## [TASK DATA]
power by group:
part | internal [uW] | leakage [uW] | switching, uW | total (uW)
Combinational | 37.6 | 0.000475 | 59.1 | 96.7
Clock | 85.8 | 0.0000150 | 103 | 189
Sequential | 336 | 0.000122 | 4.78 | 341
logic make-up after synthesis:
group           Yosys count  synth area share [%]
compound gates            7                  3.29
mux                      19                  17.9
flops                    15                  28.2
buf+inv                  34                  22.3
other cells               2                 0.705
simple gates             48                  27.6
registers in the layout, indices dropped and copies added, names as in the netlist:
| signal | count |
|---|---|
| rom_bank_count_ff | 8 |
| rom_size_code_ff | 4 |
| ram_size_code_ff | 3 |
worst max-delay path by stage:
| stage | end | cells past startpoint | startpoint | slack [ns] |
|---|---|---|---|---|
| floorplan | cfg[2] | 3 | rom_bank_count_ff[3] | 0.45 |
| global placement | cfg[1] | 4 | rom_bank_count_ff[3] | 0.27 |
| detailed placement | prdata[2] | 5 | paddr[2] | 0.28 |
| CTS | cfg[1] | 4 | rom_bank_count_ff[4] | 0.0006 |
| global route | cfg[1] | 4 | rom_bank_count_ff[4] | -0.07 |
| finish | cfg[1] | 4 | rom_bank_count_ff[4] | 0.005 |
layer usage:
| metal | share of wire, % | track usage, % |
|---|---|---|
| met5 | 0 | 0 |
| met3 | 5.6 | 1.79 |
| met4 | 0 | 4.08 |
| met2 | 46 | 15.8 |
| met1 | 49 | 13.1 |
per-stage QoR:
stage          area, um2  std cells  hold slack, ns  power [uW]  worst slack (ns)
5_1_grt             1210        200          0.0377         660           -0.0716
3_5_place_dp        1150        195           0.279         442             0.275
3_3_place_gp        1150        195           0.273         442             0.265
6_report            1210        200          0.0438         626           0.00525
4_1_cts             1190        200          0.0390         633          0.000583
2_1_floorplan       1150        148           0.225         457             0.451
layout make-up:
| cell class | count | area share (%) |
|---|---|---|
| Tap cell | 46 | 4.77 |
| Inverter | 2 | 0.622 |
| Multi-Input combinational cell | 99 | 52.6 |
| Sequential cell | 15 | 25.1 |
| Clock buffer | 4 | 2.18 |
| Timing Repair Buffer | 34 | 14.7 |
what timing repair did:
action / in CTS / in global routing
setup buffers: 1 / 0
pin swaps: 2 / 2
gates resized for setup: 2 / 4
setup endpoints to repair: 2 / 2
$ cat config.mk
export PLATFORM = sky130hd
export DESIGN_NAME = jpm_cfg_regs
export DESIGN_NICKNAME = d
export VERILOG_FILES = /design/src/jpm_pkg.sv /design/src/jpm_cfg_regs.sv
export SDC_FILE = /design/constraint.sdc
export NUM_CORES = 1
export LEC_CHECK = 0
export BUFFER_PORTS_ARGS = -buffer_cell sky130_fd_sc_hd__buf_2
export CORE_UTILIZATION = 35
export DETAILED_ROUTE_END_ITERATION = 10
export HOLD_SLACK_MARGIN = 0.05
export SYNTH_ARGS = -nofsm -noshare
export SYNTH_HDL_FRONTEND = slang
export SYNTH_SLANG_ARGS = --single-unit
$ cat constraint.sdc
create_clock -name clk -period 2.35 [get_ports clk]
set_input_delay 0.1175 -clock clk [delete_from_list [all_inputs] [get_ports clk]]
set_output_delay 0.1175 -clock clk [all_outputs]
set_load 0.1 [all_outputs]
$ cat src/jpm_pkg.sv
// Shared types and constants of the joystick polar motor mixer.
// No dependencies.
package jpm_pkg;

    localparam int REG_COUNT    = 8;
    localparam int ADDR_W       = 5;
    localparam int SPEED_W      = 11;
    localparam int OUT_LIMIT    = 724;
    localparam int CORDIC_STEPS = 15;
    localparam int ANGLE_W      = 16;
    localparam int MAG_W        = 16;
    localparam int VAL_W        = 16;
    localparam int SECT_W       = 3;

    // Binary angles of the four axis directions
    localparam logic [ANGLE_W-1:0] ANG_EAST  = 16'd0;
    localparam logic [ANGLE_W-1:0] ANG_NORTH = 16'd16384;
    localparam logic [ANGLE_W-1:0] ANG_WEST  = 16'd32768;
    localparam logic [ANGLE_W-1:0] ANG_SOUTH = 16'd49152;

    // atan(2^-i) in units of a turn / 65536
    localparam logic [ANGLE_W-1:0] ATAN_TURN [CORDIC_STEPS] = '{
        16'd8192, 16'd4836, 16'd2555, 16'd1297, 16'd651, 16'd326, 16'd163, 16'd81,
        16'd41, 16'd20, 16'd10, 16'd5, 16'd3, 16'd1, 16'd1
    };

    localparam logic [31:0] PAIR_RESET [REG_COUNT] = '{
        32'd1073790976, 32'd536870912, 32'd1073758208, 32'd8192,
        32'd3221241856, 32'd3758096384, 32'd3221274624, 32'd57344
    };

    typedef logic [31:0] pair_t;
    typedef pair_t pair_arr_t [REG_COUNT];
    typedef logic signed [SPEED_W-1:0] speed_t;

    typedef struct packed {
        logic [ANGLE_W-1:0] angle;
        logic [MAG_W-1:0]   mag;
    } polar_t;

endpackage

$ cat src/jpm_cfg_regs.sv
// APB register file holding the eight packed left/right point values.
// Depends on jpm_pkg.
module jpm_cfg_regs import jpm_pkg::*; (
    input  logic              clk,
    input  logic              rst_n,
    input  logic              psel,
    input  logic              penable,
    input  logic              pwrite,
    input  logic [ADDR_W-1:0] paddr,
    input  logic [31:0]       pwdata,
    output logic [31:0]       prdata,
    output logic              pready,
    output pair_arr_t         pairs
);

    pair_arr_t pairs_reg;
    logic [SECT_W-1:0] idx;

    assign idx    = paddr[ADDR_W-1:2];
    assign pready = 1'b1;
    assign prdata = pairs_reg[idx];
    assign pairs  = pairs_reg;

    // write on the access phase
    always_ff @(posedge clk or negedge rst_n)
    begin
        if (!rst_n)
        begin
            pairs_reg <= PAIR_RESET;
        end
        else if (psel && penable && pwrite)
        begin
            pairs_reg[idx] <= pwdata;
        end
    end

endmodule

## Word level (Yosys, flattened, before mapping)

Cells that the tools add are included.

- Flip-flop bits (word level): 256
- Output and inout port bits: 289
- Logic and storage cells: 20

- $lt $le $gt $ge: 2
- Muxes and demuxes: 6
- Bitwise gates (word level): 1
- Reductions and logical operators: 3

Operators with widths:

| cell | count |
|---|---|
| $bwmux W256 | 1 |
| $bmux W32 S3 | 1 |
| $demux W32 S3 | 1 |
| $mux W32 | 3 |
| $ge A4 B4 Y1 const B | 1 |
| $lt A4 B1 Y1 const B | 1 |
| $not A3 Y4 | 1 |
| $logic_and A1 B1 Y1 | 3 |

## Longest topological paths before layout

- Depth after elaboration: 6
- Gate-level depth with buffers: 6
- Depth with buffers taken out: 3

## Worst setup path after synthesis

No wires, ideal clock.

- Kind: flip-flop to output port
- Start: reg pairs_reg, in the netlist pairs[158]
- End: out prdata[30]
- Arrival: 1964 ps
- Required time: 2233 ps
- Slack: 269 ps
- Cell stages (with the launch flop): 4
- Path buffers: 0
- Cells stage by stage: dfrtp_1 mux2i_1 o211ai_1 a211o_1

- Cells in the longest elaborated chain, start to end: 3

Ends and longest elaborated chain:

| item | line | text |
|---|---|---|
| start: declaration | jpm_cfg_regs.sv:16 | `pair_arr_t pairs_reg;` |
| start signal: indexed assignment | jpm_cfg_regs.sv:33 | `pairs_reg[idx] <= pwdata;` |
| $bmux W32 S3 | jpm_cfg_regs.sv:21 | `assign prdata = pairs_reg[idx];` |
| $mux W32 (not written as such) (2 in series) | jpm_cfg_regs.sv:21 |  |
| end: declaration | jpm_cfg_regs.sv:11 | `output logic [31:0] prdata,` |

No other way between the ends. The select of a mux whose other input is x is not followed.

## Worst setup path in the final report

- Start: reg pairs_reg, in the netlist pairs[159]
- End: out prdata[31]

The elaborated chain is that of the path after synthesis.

## [EXERCISE]
Return only the lines of the records in which the string "placement" appears.

## [ANSWER BOX]
| global placement | cfg[1] | 4 | rom_bank_count_ff[3] | 0.27 |
| detailed placement | prdata[2] | 5 | paddr[2] | 0.28 |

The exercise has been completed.